At the time of writing this, I’ve progressed on to Chapter 3 and my head is still spinning – am I truly playing the game to its fullest potential by taking advantage of the efforts of those who came before? The idea is already mildly irritating. Why is this so frustrating?
Then, it hits me. What if – you might want to take a seat for this part – Kojima’s intention is to make you question the way you play? Is Kojima really deconstructing the silos we gamers have built for ourselves, those that make us think we need to rely only and purely on our own skills and abilities? Is Kojima telling us that we should embrace others – create connections or strands – even when we’re not actually playing with them, without even possibly knowing them?

It all starts to make sense. Think of it this way: the fact that there are tools, equipment and such lying around in places I’m going to, in places that I would use them in – that is, where it’s actually convenient for me instead of for the game – tells a story outside of my avatar, Sam Porter Bridges. It actually tells stories – stories of the people who have tried before what I am trying to do now, those who have (in the context of my story) failed their mission.
It speaks volumes of how the world I inhabit as Sam has other people living in the world too, it has been inhabited before my time. These are the tracks of those who came before – some more successfully than others, others less so. And, in the bigger picture, my tracks will tell stories to those who come after, they become a part of their story as they reach places where I’ve been to before. They will utilise the tools I left behind to ease the way for them to follow their path.

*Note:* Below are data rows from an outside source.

From an optimization exercise on the open Yosys and OpenROAD flow, aimed at small area, a short achievable clock period and few clock cycles per item; shortcuts taken in it are not production practice.
Where RTL was checked, it was by simulation tests only, not by an equivalence proof against the original.
No activity file was given, so power comes from the tool's default toggle rates.

Setup of run a:
Design atanh, start of the top module:
module atanh (
  input                     clk,
  input                     rstn,
  input                     trig,
  input  signed       [8:0] tanha,
  output logic              vld,
  output logic signed [8:0] a2_latch
);
Size: roughly 400 cells after synthesis, ~10 flip-flops, roughly 22 I/O pins, ~2200 um2 of cells after synthesis.
clock: 7.5 ns
lec_check: 0
abc_area: 1
cap_margin: 20
core_margin: 2
core_utilization: 40
place_density: 0.6
slew_margin: 20
standard.sh (not shown) runs the stock make flow with config.mk's settings and CLKGATE_MAP_FILE= SYNTH_SCRIPT=/design/flow/synth_recipe.tcl, a recipe that flattens the netlist after the stock synthesis.
==> flow/flow/run.sh <==
#!/bin/bash
# Standard layout, with plain buffers (buf_2) on the ports.
bash standard.sh BUFFER_PORTS_ARGS="-buffer_cell sky130_fd_sc_hd__buf_2" finish > standard.log 2>&1
Run a reached the end of the flow, and the finished layout is clean on the timing, DRC and antenna checks.
What follows belongs to an exercise in optimizing a design on an open flow for small area and a short achievable clock period; a production flow would make more cautious choices.
At most, simulation tests tie the RTL to the original design; equivalence was not proved.
Function not checked in run 1: the RTL went through the layout flow alone.
Power is estimated from default activity; no workload was simulated.

--- design.v ---
`default_nettype none
module conv_1_control #(
    parameter
        AXI_HP_BIT   = 64,
        ADDR_WIDTH   = 14,
        DATA_WIDTH   = 16,
        ROW_WIDTH    = 10,
        COLUMN_WIDTH = 9,
        MAC_WIDTH    = DATA_WIDTH + DATA_WIDTH,
        OUT_WIDTH    = MAC_WIDTH + 4
)(
    input  wire                    clk,
    input  wire                    reset,
    input  wire                    sudo_reset,
    input  wire                    conv1_en,
    output wire                    conv1_done,
    input  wire [9:0]              in_row,
    input  wire [9:0]              in_column,
    input  wire [11:0]             input_channel,
    input  wire [11:0]             output_channel,
    output wire                    in_rd_en,
    output wire [ADDR_WIDTH:0]     in_rd_addr,
    input  wire [AXI_HP_BIT-1:0]   in_rd_data,
    output reg                     we_rd_en,
    output wire [ADDR_WIDTH-1:0]   we_rd_addr,
    input  wire [AXI_HP_BIT-1:0]   we_rd_data,
    output reg                     out_wr_en,
    output wire [ADDR_WIDTH-1:0]   out_wr_addr,
    output wire [AXI_HP_BIT-1:0]   out_wr_data
);
    reg s_idle, s_lw, s_ld, s_conv, s_la, s_store, s_del, s_next, s_done;
    assign conv1_done = s_done;
    assign in_rd_en   = s_conv;
    reg [11:0] ic_q, oc_q;
    reg [11:0] cc;           
    reg [5:0]  nc;           
    reg [10:0] x;            
    reg [10:0] rn;           
    reg [13:0] wa;           
    reg [12:0] oa;           
    reg [17:0] u;            
    reg        u_ovf;
    reg [10:0] nn;           
    reg        n_big;        
    reg        f1;           
    reg        fin;          
    reg        g0;           
    reg [15:0] in_q0, in_q1, in_q2, in_q3;
    reg [15:0] wl_q;
    reg [15:0] acc0, acc1, acc2, acc3;
    assign in_rd_addr  = {4'b0000, x};
    assign we_rd_addr  = wa;
    assign out_wr_addr = {1'b0, oa};
    assign out_wr_data = {acc3, acc2, acc1, acc0};
    wire [12:0] cc_inc;      
    conv1_inc #(.W(12)) u_cc_inc (.a(cc), .ci(s_conv), .y(cc_inc));
    wire last  = (cc_inc == {1'b0, ic_q});
    wire a3    = (cc[1:0] == 2'd3);
    wire cc0   = (cc == 12'd0);
    wire [6:0] nc_inc;
    conv1_inc #(.W(6)) u_nc_inc (.a(nc), .ci(s_store), .y(nc_inc));
    wire ncmatch = (nc_inc == nn[6:0]) && (nn[10:7] == 4'd0) && !n_big;
    wire g0conv = s_conv & g0;
    wire store1 = s_store & g0;
    wire usub   = store1 | s_next;
    wire [17:0] ub;
    assign ub[1:0]   = ({2{g0conv}} & oc_q[1:0]) | ({2{store1}} & ~ic_q[1:0]) | {2{s_next}};
    assign ub[11:2]  = ({10{g0conv}} & oc_q[11:2]) | ({10{usub}} & ~ic_q[11:2]);
    assign ub[17:12] = {6{usub}};
    wire [18:0] usum;
    conv1_add #(.W(18)) u_uadd (.a(u), .b(ub), .ci(usub), .y(usum));
    wire umatch = !u_ovf && (u[16:2] == 15'd0);
    wire ic_zero = (ic_q == 12'd0);
    wire wa_inc  = s_conv & a3;
    wire [13:0] wb = {{4{s_del}}, {10{s_del}} & ~ic_q[11:2]};
    wire [13:0] wsum;
    wire        wc13;
    conv1_add #(.W(13)) u_wadd (.a(wa[12:0]), .b(wb[12:0]), .ci(s_del | wa_inc), .y({wc13, wsum[12:0]}));
    assign wsum[13] = wa[13] ^ wb[13] ^ (wc13 & ~ic_zero);
    wire [13:0] oa_inc;
    conv1_inc #(.W(13)) u_oa_inc (.a(oa), .ci(s_lw & out_wr_en), .y(oa_inc));
    wire [11:0] xsum;
    wire        xc1;
    conv1_ha u_xh0 (.a(x[0]), .b(nn[0]), .s(xsum[0]), .co(xc1));
    conv1_add #(.W(10)) u_xadd (.a(x[10:1]), .b(nn[10:1]), .ci(xc1), .y(xsum[11:1]));
    wire n_is1  = !n_big && (nn == 11'd1);
    wire bit10  = xsum[10] & ~n_is1;
    wire [10:0] ra_n = s_conv ? {10'h3ff, ~bit10} : rn;
    wire ba = s_conv ? xsum[9] : s_store ? x[7] : (s_del | s_next) ? x[5] : s_lw ? x[3] : x[1];
    wire bb = s_conv ? xsum[8] : s_store ? x[6] : (s_del | s_next) ? x[4] : s_lw ? x[2] : x[0];
    wire [10:0] rb_n, rc_n;
    conv1_divstep u_dsa (.rn(ra_n), .b(ba), .n(nn), .big(n_big), .rn_o(rb_n));
    conv1_divstep u_dsb (.rn(rb_n), .b(bb), .n(nn), .big(n_big), .rn_o(rc_n));
    wire [10:0] xnew = 11'd0 - rc_n;
    wire [7:0] b_one, b_two, b_neg;
    genvar gi;
    generate
        for (gi = 0; gi < 8; gi = gi + 1) begin : g_booth
            wire bm1 = (gi == 0) ? 1'b0 : wl_q[2*gi-1];
            wire b0  = wl_q[2*gi];
            wire b1  = wl_q[2*gi+1];
            assign b_one[gi] = b0 ^ bm1;
            assign b_two[gi] = (b1 & ~b0 & ~bm1) | (~b1 & b0 & bm1);
            assign b_neg[gi] = b1;
        end
    endgenerate
    wire clr = f1 | (s_conv & cc0);
    wire [15:0] y0, y1, y2, y3;
    conv1_lane u_l0 (.a(in_q0), .one(b_one), .two(b_two), .neg(b_neg), .c(acc0 & {16{~clr}}), .y(y0));
    conv1_lane u_l1 (.a(in_q1), .one(b_one), .two(b_two), .neg(b_neg), .c(acc1 & {16{~clr}}), .y(y1));
    conv1_lane u_l2 (.a(in_q2), .one(b_one), .two(b_two), .neg(b_neg), .c(acc2 & {16{~clr}}), .y(y2));
    conv1_lane u_l3 (.a(in_q3), .one(b_one), .two(b_two), .neg(b_neg), .c(acc3 & {16{~clr}}), .y(y3));
    wire rc_big = (in_q0[6] & wl_q[9]) | (in_q0[7] & (wl_q[8] | wl_q[9])) |
                  (in_q0[8] & (wl_q[7] | wl_q[8] | wl_q[9])) |
                  (in_q0[9] & (wl_q[6] | wl_q[7] | wl_q[8] | wl_q[9])) |
                  (y0[15:13] != 3'd0);
    wire sl0 = s_conv & (cc[1:0] == 2'd0);
    wire sl1 = s_conv & (cc[1:0] == 2'd1);
    wire sl2 = s_conv & (cc[1:0] == 2'd2);
    wire sl3 = s_conv & a3;
    wire [15:0] wsel = ({16{sl0}} & we_rd_data[15:0])  | ({16{sl1}} & we_rd_data[31:16]) |
                       ({16{sl2}} & we_rd_data[47:32]) | ({16{sl3}} & we_rd_data[63:48]) |
                       ({16{s_la}} & {16{we_rd_data[63]}}) |
                       ({16{s_idle}} & {6'd0, in_column});
    always @(posedge clk or negedge reset) begin
        if (!reset) begin
            s_idle <= 1'b1; s_lw <= 1'b0; s_ld <= 1'b0; s_conv <= 1'b0; s_la <= 1'b0;
            s_store <= 1'b0; s_del <= 1'b0; s_next <= 1'b0; s_done <= 1'b0;
            we_rd_en <= 1'b0; out_wr_en <= 1'b0;
        end else if (sudo_reset) begin
            s_idle <= 1'b1; s_lw <= 1'b0; s_ld <= 1'b0; s_conv <= 1'b0; s_la <= 1'b0;
            s_store <= 1'b0; s_del <= 1'b0; s_next <= 1'b0; s_done <= 1'b0;
            we_rd_en <= 1'b0; out_wr_en <= 1'b0;
        end else begin
            s_idle  <= (s_idle & ~conv1_en) | s_done;
            s_lw    <= (s_idle & conv1_en) | s_la | s_del | (s_next & ~umatch);
            s_ld    <= s_lw | (s_conv & ~last & ~a3);
            s_conv  <= s_ld;
            s_la    <= s_conv & ~last & a3;
            s_store <= s_conv & last;
            s_del   <= s_store & ~ncmatch;
            s_next  <= s_store & ncmatch;
            s_done  <= s_next & umatch;
            we_rd_en  <= s_lw | s_ld;
            out_wr_en <= s_store | s_del | s_next;
        end
    end
    always @(posedge clk) begin
        ic_q  <= input_channel;
        oc_q  <= output_channel;
        f1    <= s_idle;
        fin   <= s_lw & out_wr_en;
        g0    <= s_idle | (g0 & ~s_store);
        cc    <= (s_idle | s_store) ? 12'd0 : cc_inc[11:0];
        nc    <= (s_idle | s_next)  ? 6'd0  : nc_inc[5:0];
        oa    <= s_idle ? 13'd0 : oa_inc[12:0];
        wa    <= s_idle ? 14'd0 : wsum;
        u     <= s_idle ? 18'd0 : usum[17:0];
        u_ovf <= s_idle ? 1'b0  : (u_ovf | (g0conv & usum[18]) | (store1 & usum[17]));
        if (s_idle)             x <= 11'd0;
        else if (s_conv)        x <= xsum[10:0];
        else if (s_ld & fin)    x <= xnew[10:0];
        rn <= rc_n;
        if (f1) begin
            nn    <= y0[12:2];
            n_big <= rc_big;
        end
        in_q0 <= s_idle ? {6'd0, in_row} : in_rd_data[15:0];
        in_q1 <= in_rd_data[31:16];
        in_q2 <= in_rd_data[47:32];
        in_q3 <= in_rd_data[63:48];
        wl_q  <= wsel;
        acc0  <= y0;
        acc1  <= y1;
        acc2  <= y2;
        acc3  <= y3;
    end
endmodule
module conv1_divstep (
    input  wire [10:0] rn,
    input  wire        b,
    input  wire [10:0] n,
    input  wire        big,
    output wire [10:0] rn_o
);
    wire [11:0] tn = {rn, ~b};
    wire [11:0] s;
    wire        c1;
    conv1_ha u_h0 (.a(tn[0]), .b(n[0]), .s(s[0]), .co(c1));
    conv1_add #(.W(10)) u_add (.a(tn[10:1]), .b(n[10:1]), .ci(c1), .y(s[11:1]));
    wire keep = (tn[11] & s[11]) | big;
    assign rn_o = keep ? tn[10:0] : s[10:0];
endmodule
module conv1_add #(parameter W = 8) (
    input  wire [W-1:0] a,
    input  wire [W-1:0] b,
    input  wire         ci,
    output wire [W:0]   y
);
    wire [W:0] c;
    assign c[0] = ci;
    genvar i;
    generate
        for (i = 0; i < W; i = i + 1) begin : g
            conv1_fa u (.a(a[i]), .b(b[i]), .c(c[i]), .s(y[i]), .co(c[i+1]));
        end
    endgenerate
    assign y[W] = c[W];
endmodule
module conv1_inc #(parameter W = 8) (
    input  wire [W-1:0] a,
    input  wire         ci,
    output wire [W:0]   y
);
    wire [W:0] c;
    assign c[0] = ci;
    genvar i;
    generate
        for (i = 0; i < W; i = i + 1) begin : g
            conv1_ha u (.a(a[i]), .b(c[i]), .s(y[i]), .co(c[i+1]));
        end
    endgenerate
    assign y[W] = c[W];
endmodule
module conv1_fa (
    input  wire a,
    input  wire b,
    input  wire c,
    output wire s,
    output wire co
);
    assign s  = a ^ b ^ c;
    assign co = (a & b) | (a & c) | (b & c);
endmodule
module conv1_ha (
    input  wire a,
    input  wire b,
    output wire s,
    output wire co
);
    assign s  = a ^ b;
    assign co = a & b;
endmodule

This leaves me to wonder whether this is actually the legacy I leave? Is this the legacy that Kojima wishes to leave behind? Furthermore, was the first person to play the game, the one who traversed these barren lands first, whose boots were the first to imprint on that virgin soil, symbolically Kojima himself – the trailblazer of his own path, who wished to create something unlike what had been created before, who wants to keep pushing the envelope further than it has been before? Death Stranding starts out mechanically as something quite reminiscent of his previous work, his outlandish sense of style is evident from the get-go, and yet, Death Stranding manages to quickly steer clear of any known paths and forges an identity all its own.
What if, in subtext, Death Stranding is actually a story of what it’s like being Hideo Kojima – what if Death Stranding is actually a Kojima simulator, at least if you turn off the offline features?
The timefall starts to subside, the hill starts to slope down towards the river valley, there’s still some rocky terrain to traverse but nothing a climbing anchor and ladders won’t handle. My Odradek is spinning slower, eventually giving me the OK sign – I’m out of the woods, the distro center is right under me as I descend down the slope. I made the trek through the detour and managed to avoid both BTs and MULEs. And what do you know – my cargo remained intact as well! the containers would’ve only lasted another minute or so of timefall but they got me where I needed to. I wonder if anyone else thought of taking that route?
Furthermore, having completed the game in the process of writing this think piece, I realised that this game would never have been made if it wasn’t made by Hideo Kojima. Whether or not he realised it, this fact underscores the game’s central message of connecting with people – after all, Kojima’s connections are what made this game’s production possible in the first place. This confirms my hypothesis that Death Stranding is indeed a Kojima-simulator.